____ Input data

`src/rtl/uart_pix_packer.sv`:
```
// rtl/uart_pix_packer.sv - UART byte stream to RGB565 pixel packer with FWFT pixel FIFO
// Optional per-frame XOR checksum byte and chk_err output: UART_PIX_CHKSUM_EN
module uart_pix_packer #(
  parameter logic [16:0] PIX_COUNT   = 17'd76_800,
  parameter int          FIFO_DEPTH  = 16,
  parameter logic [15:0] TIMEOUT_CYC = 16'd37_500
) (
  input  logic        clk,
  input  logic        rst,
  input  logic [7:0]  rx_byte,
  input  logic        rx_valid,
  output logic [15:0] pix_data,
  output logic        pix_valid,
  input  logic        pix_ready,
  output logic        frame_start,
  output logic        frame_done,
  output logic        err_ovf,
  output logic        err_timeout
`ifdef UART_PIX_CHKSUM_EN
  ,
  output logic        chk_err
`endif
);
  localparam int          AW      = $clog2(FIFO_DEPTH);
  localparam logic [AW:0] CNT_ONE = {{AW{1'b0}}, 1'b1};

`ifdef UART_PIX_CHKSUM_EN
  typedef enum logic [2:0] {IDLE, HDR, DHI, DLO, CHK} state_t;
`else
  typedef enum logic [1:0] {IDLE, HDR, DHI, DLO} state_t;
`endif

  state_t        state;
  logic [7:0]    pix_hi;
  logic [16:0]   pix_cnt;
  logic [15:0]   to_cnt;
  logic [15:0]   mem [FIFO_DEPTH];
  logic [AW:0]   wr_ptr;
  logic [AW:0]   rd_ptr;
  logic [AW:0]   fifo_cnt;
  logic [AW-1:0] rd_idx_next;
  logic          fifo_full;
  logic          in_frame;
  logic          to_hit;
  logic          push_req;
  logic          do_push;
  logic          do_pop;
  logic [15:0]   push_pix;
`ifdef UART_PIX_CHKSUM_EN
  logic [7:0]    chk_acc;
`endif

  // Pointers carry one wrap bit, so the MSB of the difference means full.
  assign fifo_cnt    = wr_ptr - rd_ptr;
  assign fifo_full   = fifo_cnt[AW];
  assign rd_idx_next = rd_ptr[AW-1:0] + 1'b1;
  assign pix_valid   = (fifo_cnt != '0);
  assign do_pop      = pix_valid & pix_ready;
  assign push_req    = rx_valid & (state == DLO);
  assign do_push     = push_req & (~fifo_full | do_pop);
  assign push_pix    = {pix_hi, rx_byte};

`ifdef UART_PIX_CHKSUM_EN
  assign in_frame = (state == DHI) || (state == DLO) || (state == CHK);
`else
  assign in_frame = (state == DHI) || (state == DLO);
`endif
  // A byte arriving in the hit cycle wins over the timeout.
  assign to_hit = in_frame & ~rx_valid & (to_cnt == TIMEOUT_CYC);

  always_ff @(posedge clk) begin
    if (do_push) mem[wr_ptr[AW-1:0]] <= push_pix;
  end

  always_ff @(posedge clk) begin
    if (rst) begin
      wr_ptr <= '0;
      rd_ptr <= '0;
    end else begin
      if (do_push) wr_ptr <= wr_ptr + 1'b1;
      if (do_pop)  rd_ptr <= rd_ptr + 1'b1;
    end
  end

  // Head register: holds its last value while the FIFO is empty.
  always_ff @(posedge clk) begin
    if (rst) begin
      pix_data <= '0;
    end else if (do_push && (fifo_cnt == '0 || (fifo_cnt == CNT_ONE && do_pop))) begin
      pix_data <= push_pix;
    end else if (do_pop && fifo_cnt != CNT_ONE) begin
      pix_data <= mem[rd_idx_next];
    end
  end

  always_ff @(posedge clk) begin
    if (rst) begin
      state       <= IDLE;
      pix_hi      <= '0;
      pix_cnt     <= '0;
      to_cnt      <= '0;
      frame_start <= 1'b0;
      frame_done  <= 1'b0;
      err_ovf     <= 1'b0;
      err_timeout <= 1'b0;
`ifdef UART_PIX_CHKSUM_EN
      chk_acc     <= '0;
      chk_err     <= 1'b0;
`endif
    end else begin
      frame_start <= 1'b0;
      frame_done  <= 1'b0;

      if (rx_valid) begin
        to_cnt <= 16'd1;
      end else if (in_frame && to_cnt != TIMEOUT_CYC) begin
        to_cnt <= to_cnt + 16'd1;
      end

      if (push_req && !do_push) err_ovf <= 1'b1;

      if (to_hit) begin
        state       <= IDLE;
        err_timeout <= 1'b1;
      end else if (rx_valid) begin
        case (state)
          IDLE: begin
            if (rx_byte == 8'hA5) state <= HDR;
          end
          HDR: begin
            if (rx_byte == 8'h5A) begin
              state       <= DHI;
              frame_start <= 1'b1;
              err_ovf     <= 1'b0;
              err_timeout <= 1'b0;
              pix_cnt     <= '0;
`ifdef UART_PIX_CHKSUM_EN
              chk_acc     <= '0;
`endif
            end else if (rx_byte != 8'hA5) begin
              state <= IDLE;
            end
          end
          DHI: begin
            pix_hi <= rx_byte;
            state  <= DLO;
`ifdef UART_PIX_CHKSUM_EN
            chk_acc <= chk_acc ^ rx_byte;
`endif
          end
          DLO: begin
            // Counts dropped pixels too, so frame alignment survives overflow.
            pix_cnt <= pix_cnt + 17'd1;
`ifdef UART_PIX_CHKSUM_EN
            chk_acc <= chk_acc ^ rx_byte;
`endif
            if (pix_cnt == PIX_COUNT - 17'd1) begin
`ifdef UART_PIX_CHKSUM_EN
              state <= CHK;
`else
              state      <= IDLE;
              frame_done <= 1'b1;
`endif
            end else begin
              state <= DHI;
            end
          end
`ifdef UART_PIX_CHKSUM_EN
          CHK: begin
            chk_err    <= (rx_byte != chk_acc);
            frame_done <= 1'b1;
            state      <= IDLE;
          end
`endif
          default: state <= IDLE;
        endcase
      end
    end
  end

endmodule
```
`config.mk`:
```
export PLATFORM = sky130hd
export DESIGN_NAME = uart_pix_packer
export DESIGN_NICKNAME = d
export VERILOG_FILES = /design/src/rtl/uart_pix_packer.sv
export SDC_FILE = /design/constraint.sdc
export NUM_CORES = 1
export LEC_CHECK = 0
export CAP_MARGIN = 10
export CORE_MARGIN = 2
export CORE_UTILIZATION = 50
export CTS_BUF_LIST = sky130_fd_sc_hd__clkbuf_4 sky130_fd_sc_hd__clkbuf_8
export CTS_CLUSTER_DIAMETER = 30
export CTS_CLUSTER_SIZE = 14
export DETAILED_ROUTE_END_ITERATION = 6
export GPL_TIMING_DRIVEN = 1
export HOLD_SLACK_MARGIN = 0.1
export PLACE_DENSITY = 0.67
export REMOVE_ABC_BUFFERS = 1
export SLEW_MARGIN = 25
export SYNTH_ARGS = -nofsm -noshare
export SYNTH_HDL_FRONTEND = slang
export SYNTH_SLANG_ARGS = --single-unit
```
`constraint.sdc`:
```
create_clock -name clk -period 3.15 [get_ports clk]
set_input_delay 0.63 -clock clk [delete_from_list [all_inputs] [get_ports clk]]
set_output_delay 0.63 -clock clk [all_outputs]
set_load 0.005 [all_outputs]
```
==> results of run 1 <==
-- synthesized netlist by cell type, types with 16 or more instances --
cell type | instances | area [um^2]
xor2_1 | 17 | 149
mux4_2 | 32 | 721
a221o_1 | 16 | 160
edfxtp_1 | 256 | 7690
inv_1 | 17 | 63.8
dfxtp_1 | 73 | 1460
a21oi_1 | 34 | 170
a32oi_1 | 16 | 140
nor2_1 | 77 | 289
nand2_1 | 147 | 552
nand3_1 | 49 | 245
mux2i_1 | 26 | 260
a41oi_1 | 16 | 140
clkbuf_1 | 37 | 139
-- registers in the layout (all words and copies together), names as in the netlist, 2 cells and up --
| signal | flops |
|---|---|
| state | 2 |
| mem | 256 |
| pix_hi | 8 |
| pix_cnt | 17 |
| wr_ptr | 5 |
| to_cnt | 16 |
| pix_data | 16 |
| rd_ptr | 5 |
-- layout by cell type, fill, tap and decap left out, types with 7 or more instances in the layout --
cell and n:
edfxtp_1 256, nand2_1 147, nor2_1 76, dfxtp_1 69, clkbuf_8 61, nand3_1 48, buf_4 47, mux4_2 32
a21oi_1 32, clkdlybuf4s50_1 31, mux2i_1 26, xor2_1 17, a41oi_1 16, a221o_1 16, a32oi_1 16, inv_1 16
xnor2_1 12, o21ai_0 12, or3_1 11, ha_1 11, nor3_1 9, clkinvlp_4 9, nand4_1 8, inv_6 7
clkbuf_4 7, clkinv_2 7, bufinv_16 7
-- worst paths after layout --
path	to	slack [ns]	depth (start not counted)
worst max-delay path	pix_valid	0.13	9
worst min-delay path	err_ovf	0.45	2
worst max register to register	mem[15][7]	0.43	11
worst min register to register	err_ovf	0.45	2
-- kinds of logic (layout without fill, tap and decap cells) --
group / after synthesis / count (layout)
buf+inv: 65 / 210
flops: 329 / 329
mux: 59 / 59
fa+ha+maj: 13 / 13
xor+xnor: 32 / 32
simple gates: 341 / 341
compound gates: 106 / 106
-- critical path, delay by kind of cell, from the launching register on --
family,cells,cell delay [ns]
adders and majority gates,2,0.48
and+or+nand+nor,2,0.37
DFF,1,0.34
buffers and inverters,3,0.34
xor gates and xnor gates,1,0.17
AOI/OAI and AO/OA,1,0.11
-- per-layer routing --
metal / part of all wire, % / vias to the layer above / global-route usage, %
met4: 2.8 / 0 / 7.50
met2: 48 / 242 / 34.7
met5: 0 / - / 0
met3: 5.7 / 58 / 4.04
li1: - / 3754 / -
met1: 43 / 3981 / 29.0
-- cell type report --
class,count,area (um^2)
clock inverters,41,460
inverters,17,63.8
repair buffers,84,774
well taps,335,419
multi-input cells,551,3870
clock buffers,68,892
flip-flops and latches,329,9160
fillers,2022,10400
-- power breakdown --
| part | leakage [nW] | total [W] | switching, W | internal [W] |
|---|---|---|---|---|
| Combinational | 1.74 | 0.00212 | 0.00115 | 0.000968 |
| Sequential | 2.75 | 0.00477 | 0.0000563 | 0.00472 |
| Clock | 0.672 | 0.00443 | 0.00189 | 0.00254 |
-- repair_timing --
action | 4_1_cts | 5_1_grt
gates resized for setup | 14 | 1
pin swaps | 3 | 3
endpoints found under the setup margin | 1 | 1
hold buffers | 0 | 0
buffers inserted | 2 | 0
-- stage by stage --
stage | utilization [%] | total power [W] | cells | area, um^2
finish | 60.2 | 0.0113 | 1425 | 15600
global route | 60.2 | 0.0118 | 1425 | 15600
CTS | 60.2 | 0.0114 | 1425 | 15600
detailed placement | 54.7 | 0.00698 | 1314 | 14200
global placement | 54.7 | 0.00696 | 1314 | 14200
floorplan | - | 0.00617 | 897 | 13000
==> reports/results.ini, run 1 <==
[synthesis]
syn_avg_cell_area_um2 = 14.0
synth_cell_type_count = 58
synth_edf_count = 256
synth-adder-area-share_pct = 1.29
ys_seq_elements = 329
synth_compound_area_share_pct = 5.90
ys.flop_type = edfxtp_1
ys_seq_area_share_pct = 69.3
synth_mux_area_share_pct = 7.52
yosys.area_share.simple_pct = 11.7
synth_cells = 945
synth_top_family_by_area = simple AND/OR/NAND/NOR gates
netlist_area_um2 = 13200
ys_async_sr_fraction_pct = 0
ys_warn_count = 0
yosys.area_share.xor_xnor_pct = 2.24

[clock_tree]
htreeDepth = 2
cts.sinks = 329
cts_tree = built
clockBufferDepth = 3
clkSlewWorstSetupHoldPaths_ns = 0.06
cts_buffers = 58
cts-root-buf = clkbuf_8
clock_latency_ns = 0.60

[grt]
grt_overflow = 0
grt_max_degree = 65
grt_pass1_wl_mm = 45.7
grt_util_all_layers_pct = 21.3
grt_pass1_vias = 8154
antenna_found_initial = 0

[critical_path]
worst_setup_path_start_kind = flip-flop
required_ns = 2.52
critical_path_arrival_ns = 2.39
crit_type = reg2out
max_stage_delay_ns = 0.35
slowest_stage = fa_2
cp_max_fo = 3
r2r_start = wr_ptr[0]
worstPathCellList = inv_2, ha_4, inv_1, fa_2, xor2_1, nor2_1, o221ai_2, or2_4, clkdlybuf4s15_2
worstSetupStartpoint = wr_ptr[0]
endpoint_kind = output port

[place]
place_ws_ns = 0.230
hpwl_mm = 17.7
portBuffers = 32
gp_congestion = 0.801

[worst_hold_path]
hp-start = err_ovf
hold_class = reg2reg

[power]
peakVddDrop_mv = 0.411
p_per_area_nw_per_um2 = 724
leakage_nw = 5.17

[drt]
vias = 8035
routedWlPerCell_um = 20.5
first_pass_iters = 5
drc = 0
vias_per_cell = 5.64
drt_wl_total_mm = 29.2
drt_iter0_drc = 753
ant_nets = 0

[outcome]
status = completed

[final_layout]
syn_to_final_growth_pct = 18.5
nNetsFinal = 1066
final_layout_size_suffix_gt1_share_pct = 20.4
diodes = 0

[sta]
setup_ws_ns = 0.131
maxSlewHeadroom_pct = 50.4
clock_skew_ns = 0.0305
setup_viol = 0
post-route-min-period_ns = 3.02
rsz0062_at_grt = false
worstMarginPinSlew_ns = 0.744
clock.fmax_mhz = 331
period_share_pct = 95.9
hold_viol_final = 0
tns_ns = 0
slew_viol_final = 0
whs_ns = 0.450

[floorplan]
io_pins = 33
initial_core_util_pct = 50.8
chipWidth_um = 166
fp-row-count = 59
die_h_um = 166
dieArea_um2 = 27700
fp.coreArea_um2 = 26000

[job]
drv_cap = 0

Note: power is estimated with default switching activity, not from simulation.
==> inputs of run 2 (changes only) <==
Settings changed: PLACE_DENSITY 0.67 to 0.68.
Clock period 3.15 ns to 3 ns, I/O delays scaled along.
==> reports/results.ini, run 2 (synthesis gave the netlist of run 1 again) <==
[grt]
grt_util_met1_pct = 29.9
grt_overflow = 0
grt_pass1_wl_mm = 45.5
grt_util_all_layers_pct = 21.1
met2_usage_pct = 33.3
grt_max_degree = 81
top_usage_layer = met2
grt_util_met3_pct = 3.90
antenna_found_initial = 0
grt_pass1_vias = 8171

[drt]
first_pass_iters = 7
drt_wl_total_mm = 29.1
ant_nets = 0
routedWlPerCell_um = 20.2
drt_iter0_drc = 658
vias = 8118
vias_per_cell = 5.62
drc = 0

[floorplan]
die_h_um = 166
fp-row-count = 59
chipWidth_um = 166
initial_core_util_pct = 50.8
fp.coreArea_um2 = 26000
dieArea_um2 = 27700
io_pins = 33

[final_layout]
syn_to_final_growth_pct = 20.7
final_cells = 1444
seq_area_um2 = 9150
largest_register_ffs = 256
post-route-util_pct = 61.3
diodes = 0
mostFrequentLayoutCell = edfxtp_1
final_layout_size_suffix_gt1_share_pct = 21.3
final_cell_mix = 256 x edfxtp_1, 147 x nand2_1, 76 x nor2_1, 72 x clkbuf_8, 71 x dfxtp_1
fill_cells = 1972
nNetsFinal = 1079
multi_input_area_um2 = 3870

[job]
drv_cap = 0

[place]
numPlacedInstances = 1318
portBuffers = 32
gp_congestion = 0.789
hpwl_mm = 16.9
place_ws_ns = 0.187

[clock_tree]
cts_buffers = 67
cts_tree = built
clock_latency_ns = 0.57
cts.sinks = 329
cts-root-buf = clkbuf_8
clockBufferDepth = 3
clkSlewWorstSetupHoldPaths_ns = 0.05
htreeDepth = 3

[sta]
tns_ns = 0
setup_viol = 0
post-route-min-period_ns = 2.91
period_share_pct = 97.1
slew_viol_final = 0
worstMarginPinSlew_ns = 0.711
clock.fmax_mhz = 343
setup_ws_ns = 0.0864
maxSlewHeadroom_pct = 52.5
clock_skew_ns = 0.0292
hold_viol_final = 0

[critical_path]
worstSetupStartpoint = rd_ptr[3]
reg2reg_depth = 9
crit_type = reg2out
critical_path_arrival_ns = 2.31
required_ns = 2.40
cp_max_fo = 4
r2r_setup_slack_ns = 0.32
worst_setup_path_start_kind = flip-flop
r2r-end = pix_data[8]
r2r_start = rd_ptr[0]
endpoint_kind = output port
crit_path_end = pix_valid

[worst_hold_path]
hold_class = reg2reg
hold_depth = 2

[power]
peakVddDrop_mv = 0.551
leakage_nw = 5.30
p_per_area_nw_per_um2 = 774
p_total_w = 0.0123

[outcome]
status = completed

________

[Problem to solve] Scan the records above line by line, counting those where the word "gates" appears, and give the count alone.

[Answer to the exercise] 6